What Can LSI Do For Me Today?

Throughout this document, we have been presenting LSI in its role as a search tool for unstructured data. Given the shortcomings in current search technologies, this is undoubtedly a critical application of semantic indexing, and one with very promising results. However, there are many applications of LSI that go beyond traditional information retrieval, and many more that extend the notion of what a search engine is, and how we can best use it. To illustrate this, here are just a few examples of the areas where exciting work is happening (or should be happening) with LSI:

  • Relevance Feedback

    Most regular search engines work best when searching a small set of keywords, and very quickly decline in recall when the number of search terms grows high. Because LSI shows the reverse behavior (the more it knows about a document, the better it is at finding similar ones), a latent semantic search engine can allow a user to create a 'shopping cart' of useful results, and then go out and search for futher results that most closely match the stored ones.
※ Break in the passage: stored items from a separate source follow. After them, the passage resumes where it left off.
<file path="src/rtl/serial_subtractor.sv">
`timescale 1ns/1ps
`default_nettype none
// ============================================================================
// Module      : serial_subtractor
// Description : Bit-serial two's-complement subtractor. Computes a - b one bit
//               per clock, LSB first, with a single full-subtractor cell and a
//               borrow flip-flop. Handshake is start / busy / done. The result
//               and flags are held in output registers until the next
//               operation completes.
// Ports       : clk        rising-edge clock
//               rst_n      asynchronous active-low reset
//               start      request, sampled only in IDLE
//               a, b       minuend / subtrahend, sampled on the accepting edge
//               busy       high while the operation is shifting
//               done       one-cycle pulse, result registers valid
//               diff       a - b modulo 2^WIDTH
//               borrowout  final borrow (a < b unsigned)
//               overflow   signed overflow of a - b
//               zero       diff == 0
// Revision    : 1.0 - initial release
// ============================================================================
module serial_subtractor #(
    parameter int WIDTH = 8
) (
    input  logic             clk,
    input  logic             rst_n,
    input  logic             start,
    input  logic [WIDTH-1:0] a,
    input  logic [WIDTH-1:0] b,
    output logic             busy,
    output logic             done,
    output logic [WIDTH-1:0] diff,
    output logic             borrowout,
    output logic             overflow,
    output logic             zero
);

    localparam int             CW     = $clog2(WIDTH);
    localparam logic [CW-1:0]  C_LAST = CW'(WIDTH - 1);

    typedef enum logic [1:0] {
        S_IDLE  = 2'd0,
        S_SHIFT = 2'd1,
        S_DONE  = 2'd2
    } state_t;

    state_t            r_state;
    state_t            w_state_next;

    logic [WIDTH-1:0]  r_a;
    logic [WIDTH-1:0]  r_b;
    logic [WIDTH-1:0]  r_res;
    logic              r_br;
    logic [CW-1:0]     r_cnt;

    logic              w_last;
    logic              w_d;
    logic              w_br_next;
    logic [WIDTH-1:0]  w_res_next;

    // Full-subtractor cell operating on the current LSBs of the operand
    // shift registers.
    assign w_d        = r_a[0] ^ r_b[0] ^ r_br;
    assign w_br_next  = (~r_a[0] & r_b[0]) | (~(r_a[0] ^ r_b[0]) & r_br);
    assign w_res_next = {w_d, r_res[WIDTH-1:1]};
    assign w_last     = (r_cnt == C_LAST);

    assign busy = (r_state == S_SHIFT);
    assign done = (r_state == S_DONE);

    // ------------------------------------------------------------------------
    // FSM state register
    // ------------------------------------------------------------------------
    always_ff @(posedge clk or negedge rst_n) begin
        if (!rst_n) begin
            r_state <= S_IDLE;
        end else begin
            r_state <= w_state_next;
        end
    end

    // ------------------------------------------------------------------------
    // FSM next-state logic
    // ------------------------------------------------------------------------
    always_comb begin
        w_state_next = r_state;
        case (r_state)
            S_IDLE:  if (start)  w_state_next = S_SHIFT;
            S_SHIFT: if (w_last) w_state_next = S_DONE;
            S_DONE:              w_state_next = S_IDLE;
            default:             w_state_next = S_IDLE;
        endcase
    end

    // ------------------------------------------------------------------------
    // Datapath and result registers
    // ------------------------------------------------------------------------
    always_ff @(posedge clk or negedge rst_n) begin
        if (!rst_n) begin
            r_a       <= '0;
            r_b       <= '0;
            r_res     <= '0;
            r_br      <= 1'b0;
            r_cnt     <= '0;
            diff      <= '0;
            borrowout <= 1'b0;
            overflow  <= 1'b0;
            zero      <= 1'b0;
        end else begin
            case (r_state)
                S_IDLE: begin
                    if (start) begin
                        r_a   <= a;
                        r_b   <= b;
                        r_br  <= 1'b0;
                        r_cnt <= '0;
                    end
                end
                S_SHIFT: begin
                    r_a   <= r_a >> 1;
                    r_b   <= r_b >> 1;
                    r_br  <= w_br_next;
                    r_res <= w_res_next;
                    if (w_last) begin
                        r_cnt     <= '0;
                        // On the last bit the operand LSBs are the original
                        // sign bits, so the signed-overflow test needs no
                        // separately latched copy of the MSBs.
                        diff      <= w_res_next;
                        borrowout <= w_br_next;
                        overflow  <= (r_a[0] ^ r_b[0]) & (w_d ^ r_a[0]);
                        zero      <= ~|w_res_next;
                    end else begin
                        r_cnt <= r_cnt + CW'(1);
                    end
                end
                default: ;
            endcase
        end
    end

endmodule
`default_nettype wire

</file>
<file path="config.mk">
export PLATFORM = sky130hd
export DESIGN_NAME = serial_subtractor
export DESIGN_NICKNAME = d
export VERILOG_FILES = /design/src/rtl/serial_subtractor.sv
export SDC_FILE = /design/constraint.sdc
export NUM_CORES = 1
export LEC_CHECK = 0
export BUFFER_PORTS_ARGS = -buffer_cell sky130_fd_sc_hd__buf_2
export CORE_UTILIZATION = 31
export CTS_CLUSTER_SIZE = 25
export DETAILED_ROUTE_END_ITERATION = 10
export PLACE_DENSITY = 0.48
export SYNTH_ARGS = -nofsm -noshare
export SYNTH_HDL_FRONTEND = slang
export SYNTH_SLANG_ARGS = --single-unit
export TNS_END_PERCENT = 50
</file>
<file path="constraint.sdc">
create_clock -name clk -period 1.95 [get_ports clk]
set_clock_uncertainty 0.2 [all_clocks]
set_input_delay 0.0975 -clock clk [delete_from_list [all_inputs] [get_ports clk]]
set_output_delay 0.0975 -clock clk [all_outputs]
set_load 0.05 [all_outputs]
</file>
==> results of run 1 <==
==> stage by stage <==
| stage | instance area, sq um | cells | setup slack (ps) | power [W] |
|---|---|---|---|---|
| after floorplan | 1782 | 144 | 287.9 | 0.003000 |
| after global placement | 1993 | 243 | 268.0 | 0.003258 |
| after detailed placement | 1993 | 243 | 235.7 | 0.003337 |
| after CTS | 2266 | 269 | 117.7 | 0.003930 |
| after global routing | 2266 | 269 | 37.08 | 0.004156 |
| final | 2266 | 269 | 137.2 | 0.003865 |
==> synth_stat cells, drive strengths merged <==
cell	instances	area, sq um
a21oi	3	15.01
a22o	3	26.28
buf	8	80.07
dfrtp	40	1001
fa	1	20.02
ha	3	37.54
inv	3	11.26
mux2	14	157.6
mux2i	15	150.1
nand2	22	82.58
nand3b	1	20.02
nor2	2	7.510
nor2b	5	38.78
nor4	1	6.260
nor4b	1	8.760
o21ai	19	95.09
o21bai	1	7.510
o31ai	1	7.510
xnor2	1	8.760
==> worst max path at each step <==
stage | from | end | depth (start not counted)
finish | r_state[0] | busy | 3
floorplan | r_cnt[0] | diff[0] | 5
detailed placement | r_a[0] | zero | 5
global route | r_a[0] | zero | 5
CTS | r_state[0] | busy | 3
global placement | r_b[0] | zero | 4
==> flip-flops by register name, indices dropped and copies added, names as in the netlist <==
signal and flops:
diff 8, r_a 8, r_b 8, r_res 7, r_cnt 3, r_state 2
borrowout 1, overflow 1, r_br 1, zero 1
==> kinds of logic (layout without fill, tap and decap cells) <==
| group | count (synthesis) | in the layout | synth area share |
|---|---|---|---|
| buffers and inverters | 11 | 64 | 0.05126 |
| adders and majority gates | 4 | 4 | 0.03231 |
| muxes | 29 | 29 | 0.1727 |
| DFF | 40 | 40 | 0.5618 |
| AOI/OAI and AO/OA | 27 | 27 | 0.08497 |
| and+or+nand+nor | 32 | 32 | 0.09200 |
| xor gates and xnor gates | 1 | 1 | 0.004917 |
==> cell usage in the layout (no fill, tap or decap), types with 3 or more instances in the layout <==
cell type,synthesis,routed
dfrtp_1,40,40
nand2_1,22,22
mux2_2,13,13
mux2i_1,15,15
inv_1,3,3
clkbuf_8,0,6
buf_2,3,31
ha_1,3,3
nor2b_1,4,4
a22o_1,3,3
dlygate4sd3_1,0,18
a21oi_1,3,3
buf_4,1,3
o21ai_0,6,6
o21ai_1,13,13
==> worst min-delay path: stages <==
cell and delay, ps:
dlygate4sd3_1 520, buf_2 100, buf_4 420
==> power groups by stage <==
stage | Clock (W) | Sequential [W] | Combinational, W
detailed placement | 0 | 0.00151 | 0.00183
CTS | 0.000578 | 0.00149 | 0.00187
finish | 0.000554 | 0.00148 | 0.00183
global route | 0.000619 | 0.00154 | 0.00200
floorplan | 0 | 0.00179 | 0.00121
global placement | 0 | 0.00148 | 0.00178
==> routing by layer <==
metal	GRT usage	vias up	routed length (um)
met3	0.03647	6	148
met4	0.05094	0	51
met1	0.1352	576	1433
met2	0.1956	24	1452
li1	-	597	-
met5	0	-	0
==> repair_timing <==
action | 4_1_cts | 5_1_grt
resized for setup | 0 | 0
endpoints found under the hold margin | 57 | 0
hold buffers | 18 | 0
==> cell type report <==
| type | instances | area, sq um |
|---|---|---|
| Clock buffer | 6 | 82.58 |
| Clock inverter | 2 | 10.01 |
| Fill cell | 547 | 3241 |
| Inverter | 3 | 11.26 |
| Multi-Input combinational cell | 93 | 693.2 |
| Sequential cell | 40 | 1001 |
| Tap cell | 72 | 90.09 |
| Timing Repair Buffer | 53 | 377.9 |
==> summary.txt, run 1 <==
Global route overflow: 0
RSZ-0062 raised after global routing: no
Vias: 1203
Initial antenna violation count: 0
Min-Delay Path Class: in -> async
Vias in the first global route: 1267
Nets: 219
R2R Path Start: r_a[0]
Final WL: 3.086 mm
Syn nets: 167
Sw power: 0.001579 W
Synth warnings: 0
Die ar.: 6054 sq um
Data required, critical path: 1650 ps
TritonCTS clock tree: built
Routability cong.: 0.6729
P_leak: 1.112 nW
Max Fclk: 551.6 MHz
R2R setup slack: 230 ps
Combinational Power Share: 0.474
DIE HEIGHT: 77.81 um
Max-slew violation count: 0
Crit Path Class: reg -> out
CP arrival: 1520 ps
Total GRT Usage: 0.1162
Largest stage delay, worst path: 520 ps
Drt pass-1 iters: 4
First-pass GRT wire length: 5.457 mm
Site row count: 27
Vias/cell: 4.472
Yosys reg bits: 40
Endpoint class of the critical path: output pin
Synth-to-Final Area Change: 27.18%
CTS Buf Count: 5
Initial DRC count: 50
Actual slew at the worst max-slew pin: 502.2 ps
Setup violations, final: 0
Die W: 77.81 um
Max_cap viols: 0
CTS H-tree lvls: 2
CP cell instances: nor2b_4, buf_12, buf_2
Pwr dens: 1706 nW/um^2
Final core utilization: 0.4115
Critical Path Start Type: register
Sequential power share: 0.383
Antenna Nets Post-Route: 0
Post-Synthesis Cells: 144
R2R cell count: 5
CORE AREA: 5507 sq um
Total I/O pin count: 32
Post-Syn Area: 1782 sq um
Clock Latency Late Sink: 280 ps
Largest net degree at the start of global routing: 41
Starting Density: 0.3236
Status: complete, no violations
Port bufs: 31
Post-CTS Setup Repair Bufs: 0
Dpl hpwl: 2.135 mm
Slew headroom: 0.6652
Fin crit share: 0.9297
Peak supply drop: 0.6915 mV
DRC Markers: 0
Sum Neg Setup Slack: 0 ps
Antenna cells: 0
WHS: 202.1 ps
Syn Area/Cell: 12.37 sq um
Buffers & Inverters on Critical Path: 2
FF-to-FF End: zero
Synth unique cells: 26
Clock power share: 0.143
Max Root-Sink Buffers: 2
Sinks on Clock Net: 40
Root Buffer: clkbuf_8
Sequential fraction of the synthesis area: 0.5618
WL/cell: 11.47 um
Crit Path Max Fanout: 19
Family with the most delay on the worst path: flip-flops
Clock slew at reported path FFs: 70 ps
Crit path time final: 1813 ps
Final Hold Fails: 0
Power Internal: 0.002286 W
CP max-delay cell: dfrtp_1
Switching share of total power: 0.4085
Layout cells sized above 1: 0.2995
(Power assumes the default switching activity.)
==> inputs of run 2 (changes only) <==
Settings changed: PLACE_DENSITY 0.48 to 0.5.
Clock period 1.95 ns to 1.65 ns, I/O delays scaled along.
==> run 2 against run 1 <==
The run now ends with setup timing left. Routed wire length up 4.4%. Sequential cell count unchanged. Largest cell class unchanged. Sequential power up 20%. Non-clock buffer count up 8. Combinational power up 34%. Register-to-register slack worse by 250 ps. Utilization up 2.9 points. Via count up 4.0%. Global-route usage up 0.12 points.
==> summary.txt, run 2 (synthesized netlist as in run 1, its figures left out) <==
Antenna cells: 0 (unchanged)
Die W: 77.81 um (unchanged)
CTS Buf Count: 5 (unchanged)
CP max-delay cell: fa_1 (was dfrtp_1)
Largest net degree at the start of global routing: 41 (unchanged)
Data required, critical path: 1660 ps (was 1650 ps)
Sinks on Clock Net: 40 (unchanged)
Die ar.: 6054 sq um (unchanged)
Failing checks: setup timing
Total GRT Usage: 0.1174 (was 0.1162)
Vias: 1251 (was 1203)
Status: complete, but fails checks (was complete, no violations)
Power Total: 0.005068 W (was 0.003865 W)
Starting Density: 0.3236 (unchanged)
DIE HEIGHT: 77.81 um (unchanged)
R2R Path Start: r_a[0] (unchanged)
Routability cong.: 0.7599 (was 0.6729)
CP cell instances: inv_2, fa_1, nor4b_4, nand2_1, o21ai_1 (was nor2b_4, buf_12, buf_2)
Final WL: 3.221 mm (was 3.086 mm)
CP arrival: 1680 ps (was 1520 ps)
Final non-filler cell total: 277 (was 269)
Initial antenna violation count: 0 (unchanged)
CORE AREA: 5507 sq um (unchanged)
Crit Path Max Fanout: 2 (was 19)
R2R setup slack: -20 ps (was 230 ps)
Largest stage delay, worst path: 570 ps (was 520 ps)
Actual slew at the worst max-slew pin: 490.5 ps (was 502.2 ps)
Commonest non-fill, non-tap cell in the layout: dfrtp_1 (unchanged)
Site row count: 27 (unchanged)
Drt pass-1 iters: 4 (unchanged)
Endpoint class of the critical path: register (was output pin)
Final Hold Fails: 0 (unchanged)
Dpl hpwl: 2.124 mm (was 2.135 mm)
First-pass GRT wire length: 5.582 mm (was 5.457 mm)
P_leak: 1.175 nW (was 1.112 nW)
Antenna Nets Post-Route: 0 (unchanged)
Peak supply drop: 0.9262 mV (was 0.6915 mV)
RSZ-0062 raised after global routing: yes (was no)
CTS H-tree lvls: 2 (unchanged)
R2R cell count: 5 (unchanged)
Total I/O pin count: 32 (unchanged)
Max Fclk: 600.2 MHz
Dpl cells: 248 (was 243)
TritonCTS clock tree: built (unchanged)
Critical Path Start Type: register (unchanged)
Global route overflow: 0 (unchanged)
Largest regs: diff x8, r_a x8, r_b x8 (unchanged)
Vias in the first global route: 1271 (was 1267)
Reg area: 1001 sq um (unchanged)
Crit path time final: 1666 ps
Clock slew at reported path FFs: 80 ps (was 70 ps)
Fillers: 534 (was 547)
Fin crit share: 1.010
DRC Markers: 0 (unchanged)
Root Buffer: clkbuf_8 (unchanged)
Min setup slack post-route: -16.16 ps (was 137.2 ps)
Max_cap viols: 0 (unchanged)
Vias/cell: 4.516 (was 4.472)
Nets: 227 (was 219)
Pwr dens: 2090 nW/um^2 (was 1706 nW/um^2)
Layout cells sized above 1: 0.3463 (was 0.2995)
Sum Neg Setup Slack: -16.16 ps (was 0 ps)
Crit Path Class: reg -> reg (was reg -> out)
Max-slew violation count: 0 (unchanged)
Multi-input logic area: 733.2 sq um (was 693.2 sq um)
Synth-to-Final Area Change: 36.10% (was 27.18%)
Setup violations, final: 1 (was 0)
Commonest cells after routing, fill and taps aside: 40 x dfrtp_1, 29 x buf_2, 22 x nand2_1 (was 40 x dfrtp_1, 31 x buf_2, 22 x nand2_1)
Min-Delay Path Class: in -> async (unchanged)
Slew headroom: 0.6730 (was 0.6652)
FF-to-FF End: zero (unchanged)
Port bufs: 31 (unchanged)
Initial DRC count: 27 (was 50)
WL/cell: 11.63 um (was 11.47 um)
Clock Latency Late Sink: 280 ps (about the same)
Max Root-Sink Buffers: 2 (unchanged)
[run 2: changes by cell type in the layout (fill, tap and decap cells not counted), sizes merged]
| cell | change |
|---|---|
| buf | +7 |
| clkbuf | +2 |
| bufinv | +1 |
| clkinv | -2 |
[run 2: worst max path at each step]
stage | startpoint | to
after global routing | r_a[0] | zero
final | r_a[0] | zero
after CTS | r_br | zero
after global placement | r_a[0] | zero
after floorplan | r_cnt[0] | diff[0]
after detailed placement | r_a[0] | zero
[run 2: metrics by stage]
stage,setup slack [ps],hold WS [ps],area [sq um],util
4_1_cts,-8.548,200.0,2377,0.4317
6_report,-16.16,180.5,2425,0.4404
3_5_place_dp,-52.68,-20.98,2046,0.3715
3_3_place_gp,-26.74,-30.98,2046,0.3715
5_1_grt,-106.4,241.6,2425,0.4404
2_1_floorplan,22.69,-413.1,1784,-
[run 2: area by class of cell]
cell class              count  area share
clock buffers               7     0.03973
clock inverters             1     0.01238
inverters                   3    0.004644
flip-flops and latches     40      0.4128
well taps                  72     0.03715
repair buffers             61      0.1909
multi-input cells          93      0.3024
[run 2: report_power, final]
part / switching (W) / internal, W
clock network: 0.000318 / 0.000534
logic: 0.00131 / 0.00114
registers: 0.000328 / 0.00144
[run 2: timing repair]
| action | CTS | global route |
|---|---|---|
| endpoints found under the hold margin | 57 | 0 |
| endpoints found under the setup margin | 11 | 12 |
| pin swaps | 1 | 3 |
| cloned | 0 | 0 |
| hold buffers | 18 | 0 |
| resized for setup | 5 | 6 |
| setup buffers | 0 | 3 |
[run 2: worst max-delay path: cells and delay by family (launching register included)]
family | cells | cell delay, ps
simple gates | 2 | 280
flops | 1 | 370
compound gates | 1 | 120
fa+ha+maj | 1 | 570
buf+inv | 1 | 60
[run 2: layer usage]
metal,global-route usage,share of wire,vias up
li1,-,-,619
met1,0.1408,0.46,599
met2,0.2018,0.49,28
met3,0.03176,0.038,5
met4,0.03962,0.0099,0
met5,0,0,-
==> inputs of run 3 (changes only) <==
Settings changed: PLACE_DENSITY 0.5 to 0.48.
Clock period 1.65 ns to 1.85 ns, I/O delays scaled along.
==> run 3 against run 2 <==
The run now ends clean. First-iteration DRC count is 89% higher. Non-clock buffer count is 7 lower. Combinational power is 21% lower. Utilization is 2.7 points lower. Sequential cell count stayed put. Clock power is 31% lower. Global-route usage is 0.32 points higher. Sequential power is 11% lower.
==> summary.txt, run 3 (synthesized netlist as in run 1, its figures left out) <==
Max Root-Sink Buffers: 2 (unchanged)
Data required, critical path: 1560 ps (was 1660 ps)
Sinks on Clock Net: 40 (unchanged)
Root Buffer: clkbuf_8 (unchanged)
TritonCTS clock tree: built (unchanged)
Power Total: 0.004094 W (was 0.005068 W)
Initial antenna violation count: 0 (unchanged)
R2R Path Start: r_cnt[0] (was r_a[0])
Max-slew violation count: 0 (unchanged)
CP arrival: 1440 ps (was 1680 ps)
Critical Path Start Type: register (unchanged)
Status: complete, no violations (was complete, but fails checks)
RSZ-0062 raised after global routing: no (was yes)
Max Fclk: 578.3 MHz
Largest net degree at the start of global routing: 41 (unchanged)
Starting Density: 0.3236 (unchanged)
Family with the most delay on the worst path: flip-flops (was adder cells)
Final non-filler cell total: 270 (was 277)
Antenna cells: 0 (unchanged)
Vias in the first global route: 1234 (was 1271)
Synth-to-Final Area Change: 27.88% (was 36.10%)
Slew headroom: 0.6676 (was 0.6730)
Layout cells sized above 1: 0.3030 (was 0.3463)
Sum Neg Setup Slack: 0 ps (was -16.16 ps)
Actual slew at the worst max-slew pin: 498.7 ps (was 490.5 ps)
CP cell instances: nor2b_4, buf_12, buf_2 (was inv_2, fa_1, nor4b_4, nand2_1, o21ai_1)
WHS: 189.3 ps (was 180.5 ps)
Fillers: 545 (was 534)
R2R setup slack: 150 ps (was -20 ps)
CP Capture Point: busy (was zero)
WP depth: 3 (was 5)
Vias: 1198 (was 1251)
CTS Buf Count: 5 (unchanged)
Total I/O pin count: 32 (unchanged)
DIE HEIGHT: 77.81 um (unchanged)
CTS H-tree lvls: 2 (unchanged)
DRC Markers: 0 (unchanged)
Crit Path Class: reg -> out (was reg -> reg)
Final WL: 3.154 mm (was 3.221 mm)
Initial DRC count: 51 (was 27)
Total GRT Usage: 0.1205 (was 0.1174)
Largest regs: diff x8, r_a x8, r_b x8 (unchanged)
Setup violations, final: 0 (was 1)
Die ar.: 6054 sq um (unchanged)
Max_cap viols: 0 (unchanged)
FF-to-FF End: diff[6] (was zero)
Antenna Nets Post-Route: 0 (unchanged)
Peak supply drop: 0.7364 mV (was 0.9262 mV)
Drt pass-1 iters: 4 (unchanged)
Commonest cells after routing, fill and taps aside: 39 x dfrtp_1, 31 x buf_2, 22 x nand2_1 (was 40 x dfrtp_1, 29 x buf_2, 22 x nand2_1)
Min-Delay Path Class: in -> async (unchanged)
WL/cell: 11.68 um (was 11.63 um)
First-pass GRT wire length: 5.582 mm (unchanged)
Crit path time final: 1729 ps
Largest stage delay, worst path: 470 ps (was 570 ps)
CP max-delay cell: dfrtp_2 (was fa_1)
Vias/cell: 4.437 (was 4.516)
Min setup slack post-route: 120.7 ps (was -16.16 ps)
Nets: 220 (was 227)
Buffers & Inverters on Critical Path: 2 (was 1)
Pwr dens: 1797 nW/um^2 (was 2090 nW/um^2)
Dpl cells: 244 (was 248)
Clock Latency Late Sink: 290 ps (was 280 ps)
CORE AREA: 5507 sq um (unchanged)
Setup crit start: r_state[0] (was r_a[0])
Endpoint class of the critical path: output pin (was register)
Dpl hpwl: 2.186 mm (was 2.124 mm)
Die W: 77.81 um (unchanged)
Fin crit share: 0.9348
Crit Path Max Fanout: 19 (was 2)
Global route overflow: 0 (unchanged)
Routability cong.: 0.6807 (was 0.7599)
Commonest non-fill, non-tap cell in the layout: dfrtp_1 (unchanged)
Final Hold Fails: 0 (unchanged)
Clock slew at reported path FFs: 80 ps (about the same)
P_leak: 1.112 nW (was 1.175 nW)
Port bufs: 31 (unchanged)
R2R cell count: 4 (was 5)
Site row count: 27 (unchanged)
Dpl ws: 151.7 ps (was -52.68 ps)
[run 3: how the worst min path moves through the flow]
stage / startpoint / to / slack [ps] / cells after the start
final: rst_n / r_b[2] / 190 / 3
after global routing: rst_n / r_b[2] / 250 / 3
after CTS: rst_n / r_b[2] / 200 / 3
after detailed placement: rst_n / r_b[2] / -10 / 2
after global placement: rst_n / r_b[2] / -30 / 2
after floorplan: rst_n / borrowout / -400 / 0
[run 3: repair_timing]
action | 4_1_cts | 5_1_grt
setup endpoints to repair | 0 | 2
endpoints found under the hold margin | 57 | 0
hold buffers | 18 | 0
gates resized for setup | 0 | 2
buffers inserted | 0 | 0
[run 3: final cells by class]
cell class,instances,area [sq um],area share
clock buffers,8,90.09,0.03954
inverters,3,11.26,0.004942
multi-input cells,93,699.4,0.3070
flip-flops and latches,40,1002,0.4399
well taps,72,90.09,0.03954
repair buffers,54,385.4,0.1691
[run 3: metrics by stage]
step / instance area (sq um) / util
final: 2278 / 0.4138
after global routing: 2278 / 0.4138
after CTS: 2271 / 0.4124
after detailed placement: 2001 / 0.3633
after global placement: 2001 / 0.3633
after floorplan: 1782 / -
This lets the user do an iterative search, providing feedback to guide the search engine towards a useful result.

  • Archivist's Assistant

    In introducing LSI we contrasted it with more traditional approaches to structuring data, including human-generated taxonomies. Given LSI's strength at partially structuring unstructured data, the two techniques can be used in tandem. This is potentially a very powerful combination - it would allow archivists to use their time much more efficiently, enhancing, labeling and correcting LSI-generated categories rather than having to index every document from scratch. In the next section, we will look at a data visualization approach that could be used in conjunction with LSI to create a sophisticated, interactive application for archivist use.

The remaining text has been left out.